*** PROVIDED DATA

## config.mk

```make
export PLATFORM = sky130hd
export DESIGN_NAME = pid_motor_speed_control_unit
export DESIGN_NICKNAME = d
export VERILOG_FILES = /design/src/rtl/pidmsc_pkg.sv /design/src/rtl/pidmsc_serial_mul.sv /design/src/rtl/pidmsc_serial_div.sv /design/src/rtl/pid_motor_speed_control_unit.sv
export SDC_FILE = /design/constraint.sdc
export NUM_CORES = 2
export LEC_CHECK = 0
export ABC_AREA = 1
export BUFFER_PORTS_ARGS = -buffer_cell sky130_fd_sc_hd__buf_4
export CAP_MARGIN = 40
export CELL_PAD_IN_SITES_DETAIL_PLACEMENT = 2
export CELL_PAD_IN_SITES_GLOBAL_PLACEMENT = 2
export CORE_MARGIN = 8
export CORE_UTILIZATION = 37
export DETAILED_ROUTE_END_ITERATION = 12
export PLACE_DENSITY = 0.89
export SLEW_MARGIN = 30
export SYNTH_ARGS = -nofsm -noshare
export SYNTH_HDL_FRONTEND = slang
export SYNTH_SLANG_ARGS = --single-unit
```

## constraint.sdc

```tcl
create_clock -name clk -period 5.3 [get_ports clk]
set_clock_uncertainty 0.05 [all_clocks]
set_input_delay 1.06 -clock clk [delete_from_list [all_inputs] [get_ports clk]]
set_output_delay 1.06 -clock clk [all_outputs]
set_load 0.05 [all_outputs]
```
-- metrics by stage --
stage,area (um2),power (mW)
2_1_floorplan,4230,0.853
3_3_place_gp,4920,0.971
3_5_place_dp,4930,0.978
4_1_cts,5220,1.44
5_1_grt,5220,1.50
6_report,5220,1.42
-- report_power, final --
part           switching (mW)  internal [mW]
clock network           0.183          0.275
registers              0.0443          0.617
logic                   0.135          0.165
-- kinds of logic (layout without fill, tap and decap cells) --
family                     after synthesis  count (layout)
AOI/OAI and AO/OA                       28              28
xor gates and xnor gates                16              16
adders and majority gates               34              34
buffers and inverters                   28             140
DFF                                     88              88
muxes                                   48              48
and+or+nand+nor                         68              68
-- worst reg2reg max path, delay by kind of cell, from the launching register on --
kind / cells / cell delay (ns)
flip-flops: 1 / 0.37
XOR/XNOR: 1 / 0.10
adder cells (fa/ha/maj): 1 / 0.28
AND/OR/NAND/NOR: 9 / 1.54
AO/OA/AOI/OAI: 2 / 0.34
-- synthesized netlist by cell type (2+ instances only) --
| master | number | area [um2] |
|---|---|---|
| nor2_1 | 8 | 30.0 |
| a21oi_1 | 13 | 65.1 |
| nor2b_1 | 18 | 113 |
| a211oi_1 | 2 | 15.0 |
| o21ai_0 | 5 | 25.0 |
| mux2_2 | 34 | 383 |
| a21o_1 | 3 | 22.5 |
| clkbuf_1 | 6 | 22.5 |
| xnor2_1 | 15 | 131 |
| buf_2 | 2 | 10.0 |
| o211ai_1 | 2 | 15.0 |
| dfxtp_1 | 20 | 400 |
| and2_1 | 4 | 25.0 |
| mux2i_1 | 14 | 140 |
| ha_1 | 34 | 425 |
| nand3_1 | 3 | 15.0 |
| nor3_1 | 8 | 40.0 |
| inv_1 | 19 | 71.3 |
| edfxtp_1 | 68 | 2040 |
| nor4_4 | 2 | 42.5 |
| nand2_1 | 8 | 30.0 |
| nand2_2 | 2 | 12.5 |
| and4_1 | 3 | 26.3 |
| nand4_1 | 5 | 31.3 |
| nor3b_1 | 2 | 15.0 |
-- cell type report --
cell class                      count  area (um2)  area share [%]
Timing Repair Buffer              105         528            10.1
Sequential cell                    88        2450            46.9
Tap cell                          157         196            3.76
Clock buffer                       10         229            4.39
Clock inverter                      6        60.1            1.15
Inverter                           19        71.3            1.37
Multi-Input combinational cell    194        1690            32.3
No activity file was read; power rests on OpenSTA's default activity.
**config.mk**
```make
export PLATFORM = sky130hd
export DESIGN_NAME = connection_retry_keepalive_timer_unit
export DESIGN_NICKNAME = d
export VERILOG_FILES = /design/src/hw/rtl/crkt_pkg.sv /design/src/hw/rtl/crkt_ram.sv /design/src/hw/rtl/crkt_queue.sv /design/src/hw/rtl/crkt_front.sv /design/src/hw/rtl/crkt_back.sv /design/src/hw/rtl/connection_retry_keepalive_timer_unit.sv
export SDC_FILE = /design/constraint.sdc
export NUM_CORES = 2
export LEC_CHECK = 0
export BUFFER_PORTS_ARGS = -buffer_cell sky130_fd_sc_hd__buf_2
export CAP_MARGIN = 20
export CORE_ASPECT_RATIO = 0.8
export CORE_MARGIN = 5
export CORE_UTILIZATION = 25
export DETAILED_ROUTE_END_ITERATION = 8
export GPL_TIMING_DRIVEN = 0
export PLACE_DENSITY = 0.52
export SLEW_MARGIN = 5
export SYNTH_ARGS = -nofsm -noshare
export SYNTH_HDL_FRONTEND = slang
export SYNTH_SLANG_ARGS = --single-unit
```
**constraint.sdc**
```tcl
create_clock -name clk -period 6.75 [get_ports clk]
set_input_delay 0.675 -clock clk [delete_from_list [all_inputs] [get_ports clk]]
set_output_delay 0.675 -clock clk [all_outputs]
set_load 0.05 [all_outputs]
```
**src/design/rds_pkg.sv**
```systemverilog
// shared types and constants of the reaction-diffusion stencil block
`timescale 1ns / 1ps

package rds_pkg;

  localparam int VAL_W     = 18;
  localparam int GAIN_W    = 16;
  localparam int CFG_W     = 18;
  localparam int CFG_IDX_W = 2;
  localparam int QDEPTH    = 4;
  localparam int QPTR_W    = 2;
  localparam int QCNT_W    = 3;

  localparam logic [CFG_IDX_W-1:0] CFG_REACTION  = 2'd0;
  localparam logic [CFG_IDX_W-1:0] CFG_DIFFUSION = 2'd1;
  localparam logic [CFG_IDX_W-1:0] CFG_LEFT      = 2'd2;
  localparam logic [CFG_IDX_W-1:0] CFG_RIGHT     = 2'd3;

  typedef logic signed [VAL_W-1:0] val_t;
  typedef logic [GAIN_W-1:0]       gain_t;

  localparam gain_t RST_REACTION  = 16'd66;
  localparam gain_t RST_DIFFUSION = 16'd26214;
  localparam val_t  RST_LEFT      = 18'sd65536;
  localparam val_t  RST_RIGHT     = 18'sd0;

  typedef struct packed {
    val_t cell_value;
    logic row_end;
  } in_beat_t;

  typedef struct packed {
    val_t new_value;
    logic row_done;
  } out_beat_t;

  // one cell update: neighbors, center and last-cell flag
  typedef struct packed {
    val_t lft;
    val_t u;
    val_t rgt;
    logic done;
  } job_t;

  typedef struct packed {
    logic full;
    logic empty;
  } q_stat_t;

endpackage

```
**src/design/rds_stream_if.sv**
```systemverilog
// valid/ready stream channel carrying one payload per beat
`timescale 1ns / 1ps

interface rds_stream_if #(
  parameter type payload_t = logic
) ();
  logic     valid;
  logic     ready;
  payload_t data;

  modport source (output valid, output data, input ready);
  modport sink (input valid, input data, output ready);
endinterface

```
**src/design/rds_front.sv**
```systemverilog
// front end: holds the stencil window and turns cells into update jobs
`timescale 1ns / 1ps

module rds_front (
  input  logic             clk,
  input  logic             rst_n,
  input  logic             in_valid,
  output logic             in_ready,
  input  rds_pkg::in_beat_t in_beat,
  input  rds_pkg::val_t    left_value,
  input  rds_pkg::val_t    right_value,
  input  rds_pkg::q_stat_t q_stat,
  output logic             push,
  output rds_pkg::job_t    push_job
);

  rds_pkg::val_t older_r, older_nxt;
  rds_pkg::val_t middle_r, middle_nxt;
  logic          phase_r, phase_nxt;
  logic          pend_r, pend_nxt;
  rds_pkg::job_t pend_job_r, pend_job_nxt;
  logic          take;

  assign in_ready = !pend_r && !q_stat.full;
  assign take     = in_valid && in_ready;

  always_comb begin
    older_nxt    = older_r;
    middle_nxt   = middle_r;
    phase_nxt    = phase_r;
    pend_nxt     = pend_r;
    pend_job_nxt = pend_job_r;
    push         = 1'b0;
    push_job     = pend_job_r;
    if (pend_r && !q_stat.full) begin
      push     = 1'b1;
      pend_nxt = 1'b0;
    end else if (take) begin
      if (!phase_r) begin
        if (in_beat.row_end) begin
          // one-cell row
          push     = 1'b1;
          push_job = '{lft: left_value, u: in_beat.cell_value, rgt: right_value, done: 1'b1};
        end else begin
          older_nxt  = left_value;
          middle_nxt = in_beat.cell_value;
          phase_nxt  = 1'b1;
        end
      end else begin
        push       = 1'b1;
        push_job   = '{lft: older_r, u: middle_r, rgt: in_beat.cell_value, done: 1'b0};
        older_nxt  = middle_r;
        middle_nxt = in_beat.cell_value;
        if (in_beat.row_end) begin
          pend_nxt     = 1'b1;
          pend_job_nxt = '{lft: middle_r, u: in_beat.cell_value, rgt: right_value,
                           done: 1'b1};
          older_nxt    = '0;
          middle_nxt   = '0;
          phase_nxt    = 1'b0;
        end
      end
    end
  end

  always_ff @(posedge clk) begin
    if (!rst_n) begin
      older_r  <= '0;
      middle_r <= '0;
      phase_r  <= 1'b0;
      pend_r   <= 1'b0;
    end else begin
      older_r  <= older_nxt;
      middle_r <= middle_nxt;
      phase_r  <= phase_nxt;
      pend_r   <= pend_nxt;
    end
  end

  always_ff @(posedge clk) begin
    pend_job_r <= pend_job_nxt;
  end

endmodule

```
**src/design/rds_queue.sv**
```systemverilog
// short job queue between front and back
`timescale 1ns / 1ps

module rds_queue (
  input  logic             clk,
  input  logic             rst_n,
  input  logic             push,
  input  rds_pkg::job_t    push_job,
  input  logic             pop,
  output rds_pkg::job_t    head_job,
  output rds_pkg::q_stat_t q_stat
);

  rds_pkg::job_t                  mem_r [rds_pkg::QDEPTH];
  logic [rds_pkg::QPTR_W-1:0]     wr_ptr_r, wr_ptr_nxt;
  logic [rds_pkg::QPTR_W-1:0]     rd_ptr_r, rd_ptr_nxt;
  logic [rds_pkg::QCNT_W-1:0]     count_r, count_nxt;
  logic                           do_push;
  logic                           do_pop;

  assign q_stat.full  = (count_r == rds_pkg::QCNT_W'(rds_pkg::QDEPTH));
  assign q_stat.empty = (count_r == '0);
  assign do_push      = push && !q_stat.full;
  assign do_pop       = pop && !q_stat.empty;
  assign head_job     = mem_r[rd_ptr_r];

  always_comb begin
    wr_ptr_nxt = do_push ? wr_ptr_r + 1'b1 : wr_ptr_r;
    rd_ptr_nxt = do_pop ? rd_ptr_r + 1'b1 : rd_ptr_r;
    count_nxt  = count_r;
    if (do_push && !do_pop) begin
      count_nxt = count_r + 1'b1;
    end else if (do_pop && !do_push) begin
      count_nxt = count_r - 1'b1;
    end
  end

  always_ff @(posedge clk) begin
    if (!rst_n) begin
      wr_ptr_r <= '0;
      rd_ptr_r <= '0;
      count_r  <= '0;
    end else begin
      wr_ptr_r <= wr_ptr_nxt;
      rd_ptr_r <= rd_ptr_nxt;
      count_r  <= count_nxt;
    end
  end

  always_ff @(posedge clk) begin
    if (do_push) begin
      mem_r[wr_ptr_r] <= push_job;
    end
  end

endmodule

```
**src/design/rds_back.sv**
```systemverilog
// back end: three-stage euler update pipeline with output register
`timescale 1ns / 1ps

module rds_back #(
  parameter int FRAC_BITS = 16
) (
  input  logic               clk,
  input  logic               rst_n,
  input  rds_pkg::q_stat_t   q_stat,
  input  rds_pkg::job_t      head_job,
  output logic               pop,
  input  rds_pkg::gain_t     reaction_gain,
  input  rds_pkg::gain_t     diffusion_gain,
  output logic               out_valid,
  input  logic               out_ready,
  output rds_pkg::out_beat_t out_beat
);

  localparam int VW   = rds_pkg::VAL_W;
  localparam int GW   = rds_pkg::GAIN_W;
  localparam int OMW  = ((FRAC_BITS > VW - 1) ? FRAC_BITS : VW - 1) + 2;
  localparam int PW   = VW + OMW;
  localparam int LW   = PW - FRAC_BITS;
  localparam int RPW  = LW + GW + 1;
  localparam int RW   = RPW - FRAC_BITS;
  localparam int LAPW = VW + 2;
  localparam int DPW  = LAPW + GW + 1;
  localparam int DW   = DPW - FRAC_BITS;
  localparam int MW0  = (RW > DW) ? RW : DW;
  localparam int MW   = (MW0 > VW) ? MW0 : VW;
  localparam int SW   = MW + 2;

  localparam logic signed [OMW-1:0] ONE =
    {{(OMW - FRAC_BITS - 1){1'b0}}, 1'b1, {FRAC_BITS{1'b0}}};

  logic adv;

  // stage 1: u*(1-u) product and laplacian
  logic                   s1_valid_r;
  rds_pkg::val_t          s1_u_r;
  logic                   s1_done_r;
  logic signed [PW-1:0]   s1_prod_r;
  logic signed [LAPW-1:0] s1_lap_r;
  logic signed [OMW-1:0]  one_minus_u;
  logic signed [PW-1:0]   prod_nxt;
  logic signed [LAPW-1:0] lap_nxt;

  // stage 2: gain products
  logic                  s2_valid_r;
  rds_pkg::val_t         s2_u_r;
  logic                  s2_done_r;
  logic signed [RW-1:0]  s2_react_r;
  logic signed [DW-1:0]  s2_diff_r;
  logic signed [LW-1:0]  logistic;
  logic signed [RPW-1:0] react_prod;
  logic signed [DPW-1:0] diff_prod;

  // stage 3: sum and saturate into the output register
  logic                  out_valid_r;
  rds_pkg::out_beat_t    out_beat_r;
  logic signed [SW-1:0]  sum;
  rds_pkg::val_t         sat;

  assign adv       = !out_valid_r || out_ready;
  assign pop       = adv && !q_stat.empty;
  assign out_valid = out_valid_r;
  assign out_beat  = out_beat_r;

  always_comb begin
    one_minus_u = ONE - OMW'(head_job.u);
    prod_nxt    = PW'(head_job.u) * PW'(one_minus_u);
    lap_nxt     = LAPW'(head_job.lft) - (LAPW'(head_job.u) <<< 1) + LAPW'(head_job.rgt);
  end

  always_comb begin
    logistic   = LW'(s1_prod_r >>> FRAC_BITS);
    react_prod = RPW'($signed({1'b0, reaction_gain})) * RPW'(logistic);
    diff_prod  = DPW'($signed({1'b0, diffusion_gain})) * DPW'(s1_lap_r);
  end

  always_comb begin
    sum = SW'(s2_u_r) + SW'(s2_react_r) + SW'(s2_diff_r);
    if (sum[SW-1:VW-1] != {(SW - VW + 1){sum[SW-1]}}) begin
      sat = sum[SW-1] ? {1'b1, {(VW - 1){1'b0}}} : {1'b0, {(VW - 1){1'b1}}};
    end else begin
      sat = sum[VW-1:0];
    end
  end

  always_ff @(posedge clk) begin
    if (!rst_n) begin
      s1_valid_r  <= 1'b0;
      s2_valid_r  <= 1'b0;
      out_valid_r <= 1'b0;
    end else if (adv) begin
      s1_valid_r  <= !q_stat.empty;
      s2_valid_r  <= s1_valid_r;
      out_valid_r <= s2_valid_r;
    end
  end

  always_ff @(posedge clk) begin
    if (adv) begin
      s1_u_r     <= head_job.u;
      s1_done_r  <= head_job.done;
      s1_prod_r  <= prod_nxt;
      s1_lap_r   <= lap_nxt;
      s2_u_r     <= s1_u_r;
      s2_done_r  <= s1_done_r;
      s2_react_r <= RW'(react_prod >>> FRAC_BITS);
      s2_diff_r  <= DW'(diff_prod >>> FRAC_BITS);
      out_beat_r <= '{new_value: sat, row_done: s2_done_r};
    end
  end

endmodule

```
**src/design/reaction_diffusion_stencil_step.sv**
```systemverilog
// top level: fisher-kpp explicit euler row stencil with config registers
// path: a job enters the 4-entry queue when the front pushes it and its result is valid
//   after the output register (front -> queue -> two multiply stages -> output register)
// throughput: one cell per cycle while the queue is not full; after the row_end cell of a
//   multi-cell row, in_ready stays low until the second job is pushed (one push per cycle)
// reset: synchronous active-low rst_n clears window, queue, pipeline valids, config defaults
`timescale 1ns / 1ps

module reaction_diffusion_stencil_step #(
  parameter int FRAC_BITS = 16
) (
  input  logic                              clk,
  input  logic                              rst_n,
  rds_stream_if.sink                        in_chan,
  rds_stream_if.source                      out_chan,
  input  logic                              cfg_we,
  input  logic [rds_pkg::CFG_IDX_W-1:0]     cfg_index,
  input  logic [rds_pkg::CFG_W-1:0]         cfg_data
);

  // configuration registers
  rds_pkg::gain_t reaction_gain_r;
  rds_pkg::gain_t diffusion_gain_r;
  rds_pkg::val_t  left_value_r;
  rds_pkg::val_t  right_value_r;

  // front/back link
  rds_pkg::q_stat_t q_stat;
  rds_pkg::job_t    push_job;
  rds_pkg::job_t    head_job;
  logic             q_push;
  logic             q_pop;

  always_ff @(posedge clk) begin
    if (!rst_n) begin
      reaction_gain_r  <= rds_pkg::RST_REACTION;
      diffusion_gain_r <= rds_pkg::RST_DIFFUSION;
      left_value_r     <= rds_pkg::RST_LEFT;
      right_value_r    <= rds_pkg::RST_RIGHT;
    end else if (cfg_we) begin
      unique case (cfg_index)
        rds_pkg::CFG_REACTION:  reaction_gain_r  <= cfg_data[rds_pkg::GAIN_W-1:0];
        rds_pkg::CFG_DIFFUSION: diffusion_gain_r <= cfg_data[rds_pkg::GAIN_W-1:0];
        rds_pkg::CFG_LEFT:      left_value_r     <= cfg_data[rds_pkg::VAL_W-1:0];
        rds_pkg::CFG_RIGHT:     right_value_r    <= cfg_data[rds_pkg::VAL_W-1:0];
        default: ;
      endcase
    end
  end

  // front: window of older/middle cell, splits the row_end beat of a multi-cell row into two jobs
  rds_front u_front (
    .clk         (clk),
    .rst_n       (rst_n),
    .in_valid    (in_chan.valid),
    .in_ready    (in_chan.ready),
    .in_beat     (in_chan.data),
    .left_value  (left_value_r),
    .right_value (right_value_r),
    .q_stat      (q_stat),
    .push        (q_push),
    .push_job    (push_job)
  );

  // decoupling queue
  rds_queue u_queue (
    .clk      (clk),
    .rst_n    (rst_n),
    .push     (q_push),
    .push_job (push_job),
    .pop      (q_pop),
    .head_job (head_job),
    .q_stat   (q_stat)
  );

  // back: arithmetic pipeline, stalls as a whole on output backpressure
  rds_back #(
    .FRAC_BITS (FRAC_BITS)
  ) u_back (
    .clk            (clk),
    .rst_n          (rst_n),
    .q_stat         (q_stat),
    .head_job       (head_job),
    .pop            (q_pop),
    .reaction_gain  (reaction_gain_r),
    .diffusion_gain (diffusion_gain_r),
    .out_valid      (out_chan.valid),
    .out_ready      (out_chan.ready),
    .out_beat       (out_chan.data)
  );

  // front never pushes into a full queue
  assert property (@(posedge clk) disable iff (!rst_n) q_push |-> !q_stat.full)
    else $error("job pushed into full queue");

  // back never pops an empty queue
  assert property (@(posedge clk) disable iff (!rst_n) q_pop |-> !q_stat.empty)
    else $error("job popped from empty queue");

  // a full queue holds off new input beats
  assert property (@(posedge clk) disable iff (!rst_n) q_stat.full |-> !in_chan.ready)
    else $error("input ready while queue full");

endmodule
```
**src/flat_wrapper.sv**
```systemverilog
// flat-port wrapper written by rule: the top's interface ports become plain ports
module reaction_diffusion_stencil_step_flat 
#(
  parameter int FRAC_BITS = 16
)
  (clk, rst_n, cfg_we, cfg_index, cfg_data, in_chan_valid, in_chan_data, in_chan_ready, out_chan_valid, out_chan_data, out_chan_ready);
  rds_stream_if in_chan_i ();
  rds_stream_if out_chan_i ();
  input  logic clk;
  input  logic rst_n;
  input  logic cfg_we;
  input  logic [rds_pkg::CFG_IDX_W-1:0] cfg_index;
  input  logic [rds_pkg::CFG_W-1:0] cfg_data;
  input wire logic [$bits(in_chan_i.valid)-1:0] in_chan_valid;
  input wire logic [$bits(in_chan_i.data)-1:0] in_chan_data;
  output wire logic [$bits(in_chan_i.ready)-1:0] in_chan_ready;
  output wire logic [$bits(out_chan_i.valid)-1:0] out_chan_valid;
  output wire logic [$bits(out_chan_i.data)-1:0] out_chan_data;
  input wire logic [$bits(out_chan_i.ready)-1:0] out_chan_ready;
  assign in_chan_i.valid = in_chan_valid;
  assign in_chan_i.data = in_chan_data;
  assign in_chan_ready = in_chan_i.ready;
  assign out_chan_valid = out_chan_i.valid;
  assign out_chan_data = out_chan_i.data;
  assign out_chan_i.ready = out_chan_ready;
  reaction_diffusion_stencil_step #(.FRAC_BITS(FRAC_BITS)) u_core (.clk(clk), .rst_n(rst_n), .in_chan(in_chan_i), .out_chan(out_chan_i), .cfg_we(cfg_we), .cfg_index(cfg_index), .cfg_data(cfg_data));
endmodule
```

******

▶ [WHAT THE TASK REQUIRES] After locating the line with "-- cell type" in the material above, return it and each line after it exactly, ending at the line with "Multi-Input combinational cell".

▶ [EXERCISE RESULT]
-- cell type report --
cell class                      count  area (um2)  area share [%]
Timing Repair Buffer              105         528            10.1
Sequential cell                    88        2450            46.9
Tap cell                          157         196            3.76
Clock buffer                       10         229            4.39
Clock inverter                      6        60.1            1.15
Inverter                           19        71.3            1.37
Multi-Input combinational cell    194        1690            32.3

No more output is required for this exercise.